We don't doubt that Stasi took a hard fall and was hurt. But whatever happened to her wrists, it wasn't so bad that she couldn't watch TV and write about it anymore. Her fall happened on December 18, 2005, and she had bylines in the Post on December 22, December 24, December 25, December 30—you get the idea. In the month after the fall that, according to her sworn complaint, left Stasi "severely injured and damaged, rendered sick, sore, lame and disabled," she wrote 14 stories.
"I wasn't disabled," Stasi told Gawker (!). "I didn't ask for disability. I worked from home.

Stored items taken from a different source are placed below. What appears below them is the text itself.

## config.mk

```make
export PLATFORM = sky130hd
export DESIGN_NAME = lsu_mem_req
export DESIGN_NICKNAME = d
export VERILOG_FILES = /design/src/rtl/lsu_pkg.sv /design/src/rtl/lsu_lane_align.sv /design/src/rtl/lsu_mem_req.sv
export SDC_FILE = /design/constraint.sdc
export NUM_CORES = 1
export LEC_CHECK = 0
export BUFFER_PORTS_ARGS = -buffer_cell sky130_fd_sc_hd__buf_2
export CAP_MARGIN = 20
export CORE_MARGIN = 2
export CORE_UTILIZATION = 45
export CTS_CLUSTER_DIAMETER = 150
export DETAILED_ROUTE_END_ITERATION = 12
export PLACE_DENSITY = 0.75
export SYNTH_ARGS = -nofsm -noshare
export SYNTH_HDL_FRONTEND = slang
export SYNTH_SLANG_ARGS = --single-unit
```

## constraint.sdc

```tcl
create_clock -name clk -period 3.08 [get_ports clk]
set_input_delay 0.462 -clock clk [delete_from_list [all_inputs] [get_ports clk]]
set_output_delay 0.462 -clock clk [all_outputs]
set_load 0.02 [all_outputs]
```

## src/rtl/lsu_pkg.sv

```systemverilog
// Shared definitions for the load/store memory-request unit:
// RV32 width codes, fault codes and the controller state encoding.
package lsu_pkg;

    localparam logic [2:0] F3_B  = 3'b000;
    localparam logic [2:0] F3_H  = 3'b001;
    localparam logic [2:0] F3_W  = 3'b010;
    localparam logic [2:0] F3_BU = 3'b100;
    localparam logic [2:0] F3_HU = 3'b101;

    localparam logic [1:0] FLT_NONE     = 2'd0;
    localparam logic [1:0] FLT_MISALIGN = 2'd1;
    localparam logic [1:0] FLT_BUSERR   = 2'd2;
    localparam logic [1:0] FLT_TIMEOUT  = 2'd3;

    typedef enum logic [1:0] {
        ST_IDLE,
        ST_REQ,
        ST_RESP,
        ST_DONE
    } state_t;

    // Unused width codes, and any unsigned/extended code on a store, are illegal.
    function automatic logic f3_illegal(input logic is_store, input logic [2:0] funct3);
        return (funct3 == 3'b011) || (funct3 == 3'b110) || (funct3 == 3'b111) ||
               (is_store && funct3[2]);
    endfunction

endpackage

```

## src/rtl/lsu_lane_align.sv

```systemverilog
// Byte-lane steering shared by the store path (strobe, replicated data) and
// the load path (lane extraction with sign/zero extension), plus alignment check.
module lsu_lane_align
    import lsu_pkg::*;
(
    input  logic [2:0]  funct3,
    input  logic [1:0]  addr_lo,
    input  logic [31:0] wdata,
    input  logic [31:0] rdata,
    output logic [3:0]  wstrb,
    output logic [31:0] wdata_rep,
    output logic [31:0] rdata_ext,
    output logic        misalign
);

    logic [31:0] lane;

    assign lane = rdata >> {addr_lo, 3'b000};

    always_comb begin
        wstrb     = '0;
        wdata_rep = '0;
        rdata_ext = '0;
        misalign  = 1'b0;
        case (funct3[1:0])
            2'b00: begin
                wstrb     = 4'b0001 << addr_lo;
                wdata_rep = {4{wdata[7:0]}};
                rdata_ext = funct3[2] ? {24'b0, lane[7:0]} : {{24{lane[7]}}, lane[7:0]};
            end
            2'b01: begin
                wstrb     = 4'b0011 << addr_lo;
                wdata_rep = {2{wdata[15:0]}};
                rdata_ext = funct3[2] ? {16'b0, lane[15:0]} : {{16{lane[15]}}, lane[15:0]};
                misalign  = addr_lo[0];
            end
            2'b10: begin
                wstrb     = 4'b1111;
                wdata_rep = wdata;
                rdata_ext = lane;
                misalign  = |addr_lo;
            end
            default: begin
            end
        endcase
    end

endmodule

```

## src/rtl/lsu_mem_req.sv

```systemverilog
// Single-outstanding load/store initiator: registered valid/ready memory request,
// lane-extended read result or fault code handed to writeback.
module lsu_mem_req
    import lsu_pkg::*;
#(
    parameter int unsigned ADDR_W  = 32,
    parameter int unsigned DATA_W  = 32,
    parameter int unsigned TIMEOUT = 255
) (
    input  logic                clk,
    input  logic                rst_n,
    input  logic                in_valid,
    output logic                in_ready,
    input  logic                in_is_store,
    input  logic [2:0]          in_funct3,
    input  logic [ADDR_W-1:0]   in_addr,
    input  logic [DATA_W-1:0]   in_wdata,
    output logic                req_valid,
    input  logic                req_ready,
    output logic [ADDR_W-1:0]   req_addr,
    output logic                req_wen,
    output logic [DATA_W/8-1:0] req_wstrb,
    output logic [DATA_W-1:0]   req_wdata,
    input  logic                resp_valid,
    output logic                resp_ready,
    input  logic [DATA_W-1:0]   resp_rdata,
    input  logic                resp_err,
    output logic                out_valid,
    input  logic                out_ready,
    output logic [DATA_W-1:0]   out_rdata,
    output logic [1:0]          out_fault
);

    localparam int unsigned CNT_W = (TIMEOUT < 2) ? 1 : $clog2(TIMEOUT + 1);

    state_t           state_q, state_d;
    logic             is_store_q;
    logic [2:0]       f3_q;
    logic [1:0]       addr_lo_q;
    logic [CNT_W-1:0] cnt_q;

    logic [2:0]  al_funct3;
    logic [1:0]  al_addr_lo;
    logic [3:0]  al_wstrb;
    logic [31:0] al_wdata;
    logic [31:0] al_rdata;
    logic        al_misalign;
    logic        bad_req;
    logic        tmo_hit;

    // One aligner serves both paths: live inputs while idle, latched request afterwards.
    assign al_funct3  = (state_q == ST_IDLE) ? in_funct3    : f3_q;
    assign al_addr_lo = (state_q == ST_IDLE) ? in_addr[1:0] : addr_lo_q;

    lsu_lane_align u_align (
        .funct3    (al_funct3),
        .addr_lo   (al_addr_lo),
        .wdata     (in_wdata),
        .rdata     (resp_rdata),
        .wstrb     (al_wstrb),
        .wdata_rep (al_wdata),
        .rdata_ext (al_rdata),
        .misalign  (al_misalign)
    );

    assign bad_req = al_misalign || f3_illegal(in_is_store, in_funct3);
    assign tmo_hit = (TIMEOUT != 0) && ((32'(cnt_q) + 32'd1) >= TIMEOUT);

    always_ff @(posedge clk or negedge rst_n) begin
        if (!rst_n) state_q <= ST_IDLE;
        else        state_q <= state_d;
    end

    always_comb begin
        state_d    = state_q;
        in_ready   = 1'b0;
        req_valid  = 1'b0;
        resp_ready = 1'b0;
        out_valid  = 1'b0;
        case (state_q)
            ST_IDLE: begin
                in_ready = 1'b1;
                if (in_valid) state_d = bad_req ? ST_DONE : ST_REQ;
            end
            ST_REQ: begin
                req_valid = 1'b1;
                if (req_ready)    state_d = ST_RESP;
                else if (tmo_hit) state_d = ST_DONE;
            end
            ST_RESP: begin
                resp_ready = 1'b1;
                if (resp_valid || tmo_hit) state_d = ST_DONE;
            end
            ST_DONE: begin
                out_valid = 1'b1;
                if (out_ready) state_d = ST_IDLE;
            end
            default: state_d = ST_IDLE;
        endcase
    end

    always_ff @(posedge clk or negedge rst_n) begin
        if (!rst_n) begin
            is_store_q <= 1'b0;
            f3_q       <= '0;
            addr_lo_q  <= '0;
            cnt_q      <= '0;
            req_addr   <= '0;
            req_wen    <= 1'b0;
            req_wstrb  <= '0;
            req_wdata  <= '0;
            out_rdata  <= '0;
            out_fault  <= FLT_NONE;
        end else begin
            case (state_q)
                ST_IDLE: begin
                    if (in_valid) begin
                        is_store_q <= in_is_store;
                        f3_q       <= in_funct3;
                        addr_lo_q  <= in_addr[1:0];
                        cnt_q      <= '0;
                        if (bad_req) begin
                            out_rdata <= '0;
                            out_fault <= FLT_MISALIGN;
                        end else begin
                            req_addr  <= {in_addr[ADDR_W-1:2], 2'b00};
                            req_wen   <= in_is_store;
                            req_wstrb <= in_is_store ? al_wstrb : '0;
                            req_wdata <= in_is_store ? al_wdata : '0;
                        end
                    end
                end
                ST_REQ: begin
                    cnt_q <= cnt_q + CNT_W'(1);
                    if (!req_ready && tmo_hit) begin
                        out_rdata <= '0;
                        out_fault <= FLT_TIMEOUT;
                    end
                end
                ST_RESP: begin
                    cnt_q <= cnt_q + CNT_W'(1);
                    // A response in the timeout cycle takes precedence over the timeout.
                    if (resp_valid) begin
                        out_fault <= resp_err ? FLT_BUSERR : FLT_NONE;
                        out_rdata <= (resp_err || is_store_q) ? '0 : al_rdata;
                    end else if (tmo_hit) begin
                        out_rdata <= '0;
                        out_fault <= FLT_TIMEOUT;
                    end
                end
                default: begin
                end
            endcase
        end
    end

endmodule

```

==> results.md, run 1 <==
- Sequential share of power: 28.5%
- P_sw: approximately 3.6 mW
- Main synth FF type: dfrtp_1
- Final HPWL DP: 12400 um
- Placer Congestion: around 0.88
- Fillcell total: between 1000 and 1500
- GRT overflow: 0
- Setup TNS: 0 ps
- Drt first pass iters: 5
- Fin nets: approximately 870
- Yosys Warn Count: 0
- Register area: around 0.003 mm2
- Largest net degree at the start of global routing: 70
- Chip width: ~120 um
- CP endpoint kind: flop
- Mapped Cells: 535
- Worst Max-Slew Pin Slew: slightly below 900 ps
- Die ar.: between 0.01 and 0.015 mm2
- Worst EP arrival: ~3200 ps
- Slowest cell on crit path: dfrtp_1
- Max Fanout on Critical Path: 13
- Cell internal pwr: around 5 mW
- Initial drt markers: between 400 and 500
- Clock power share: a little over a fifth
- Area grow syn2layout: 30.0%
- H-tree depth: 4
- Num rows: 42
- Worst min path class: in2async
- Normalized max-slew margin: 41.4%
- Non-Filler Instances: 936
- Setup crit start kind: flop
- CTS root buf: clkbuf_16
- Vias in the first global route: roughly 5300
- CP top delay family: multiplexers
- Sequential area share after synthesis: 48.8%
- Final min period: just under 3000 ps
- Placed Instances: 904
- Initial Util: 45.7%
- Reg2Reg Launch Point: state_q[1]$_DFFE_PN0P_
- Tcrit/Tclk final: between 90% and 100%
- Via density per instance: 5.71
- Fin. Hold Viols: 0
- Status: finished clean
- CP required: ~3400 ps
- Final Max Slew Viols: 0
- Max-Cap Viols: 0
- Worst-path clk slew: 50 ps
- Number of port buffers: 211
- Multi-input logic area: 0.00286 mm2
- Critical path type: reg2reg
- Largest stage delay, worst path: roughly 430 ps
- Seq cells post-synth: roughly 120
- I/O pin count: 214
- Gate power share: 50.7%
- Post-synth ARST share: 100%
- Vias: between 5000 and 6000
- Number of buffers created by CTS: 17
- Clock Sinks: between 100 and 150
- Per-cell routed wire length: 18.4 um
- Crit path cell chain: inv_1 > ha_2 > mux2i_4 > inv_1 > ha_1 > a21oi_2 > o21ai_2 > or2_4 > o211ai_4 > buf_12 > mux2_4
- # DRC: 0
- Maximum vdd drop: roughly 0.00057 V
- Routed Antenna Nets: 0
- First-pass GRT wire length: 26800 um
- Worst setup path startpoint: state_q[1]$_DFFE_PN0P_
- Setup-failing EPs final: 0
- RSZ-0062 raised after global routing: no
- CTS max path bufs: 2
- Hold_buf cts: 0
- Buf+Inv Stages, Crit Path: 3
- Max Freq: between 300 and 400 MHz
- Post-Syn Area: around 0.006 mm2
- Die height: approximately 120 um
- Total GRT Usage: 24.0%
- Fraction of layout cells with a size suffix above 1: between 40% and 50%
- Static Leak: a little under 4 nW
- Mean Syn Cell Area: 11.2 um2
- Clock Latency Late Sink: approximately 410 ps
- Cell variety after synth: 62
- Final wirelength: ~17000 um
- CP dominant cell by count: inv_1
- Initial antenna violation count: 1
- Core area: 0.0131 mm2
- CTS tree: yes
- Post-synth EDFFs: 0
- Clock Skews: about 7.0 ps
- Sw Ratio: 41.9%
- Cell Pwr Density: between 1000 and 1500 mW/mm2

If you work at a newspaper, you can't just stop writing—someone else will come in to fill your seat." Well, what about those lost earnings she's suing for? "I lost about a month of the show I do for New York 1 until my face healed," she said, "and I had to stop writing my book for a couple months." Because after all that writing she did during the day for the Post, her wrists just couldn't take it any more at night.
When we expressed skepticism that Stasi's injuries and the loss of a month's worth of freelance income from New York 1 were worth $2 million, she laughed at the number. "As far as I know, there was never any figure attached to the suit. I'd be very, very happy to sue for $2 million. I'd go out and buy the whole city a Christmas present." Here is the relevant entry on the case's notice of issue, which indicates that a jury trial has been set and that Stasi is indeed seeking "$2,000,000." Get ready for your Christmas presents, New York.
Surprised by the number, Stasi sent us to her lawyer, Lawrence Wertheimer, who explained that $2 million was an arbitrary figure. "Those are pro forma numbers," he says. "Certainly, she's not looking for $2 million, and she's certainly not going to get $2 million. You basically get whatever the jury decides, and you have to enter a number, so what you do is, you go high." Again, don't worry about any "wacky jury awards" here. Wertheimer is decidedly Zen about the whole case. "It is what it is," he says. "If a jury gives her money, great. If it doesn't, then that's why we have a jury system." Might as well try it and see what happens, right?
If our skepticism as to the merits of Stasi's legal gambit strikes you as heartless, we plead guilty. But we learned from a master! Here's Stasi's take on a sexual harrassment lawsuit filed last year by four waitresses against the owners of Times Square's Hawaiian Tropic Zone restaurant:
[S]omehow, being harassed and groped at a restaurant billed as the "Hottest Place on Earth" came as a giant surprise to four employees who filed a sexual-misconduct suit against the restaurant for 600-million big ones on Wednesday. That's a lot of suntan lotion!
I'm sorry, but if you apply for a job in a bar that doesn't require a shirt, you'd have to be brain-dead not to figure out that slobbering men would be as plentiful as draught beer. And apparently they were, according to the lawsuit.
Another alleged victim said she wants revenge against the Riese Organization, which owns the joint.
"I want to see the entire organization completely closed."
Six-hundred million could about do it.
Brain-dead waitresses dare to protest being groped by customers? They were asking for it. Brain-dead reporter doesn't watch where she's walking? Two million could about do it.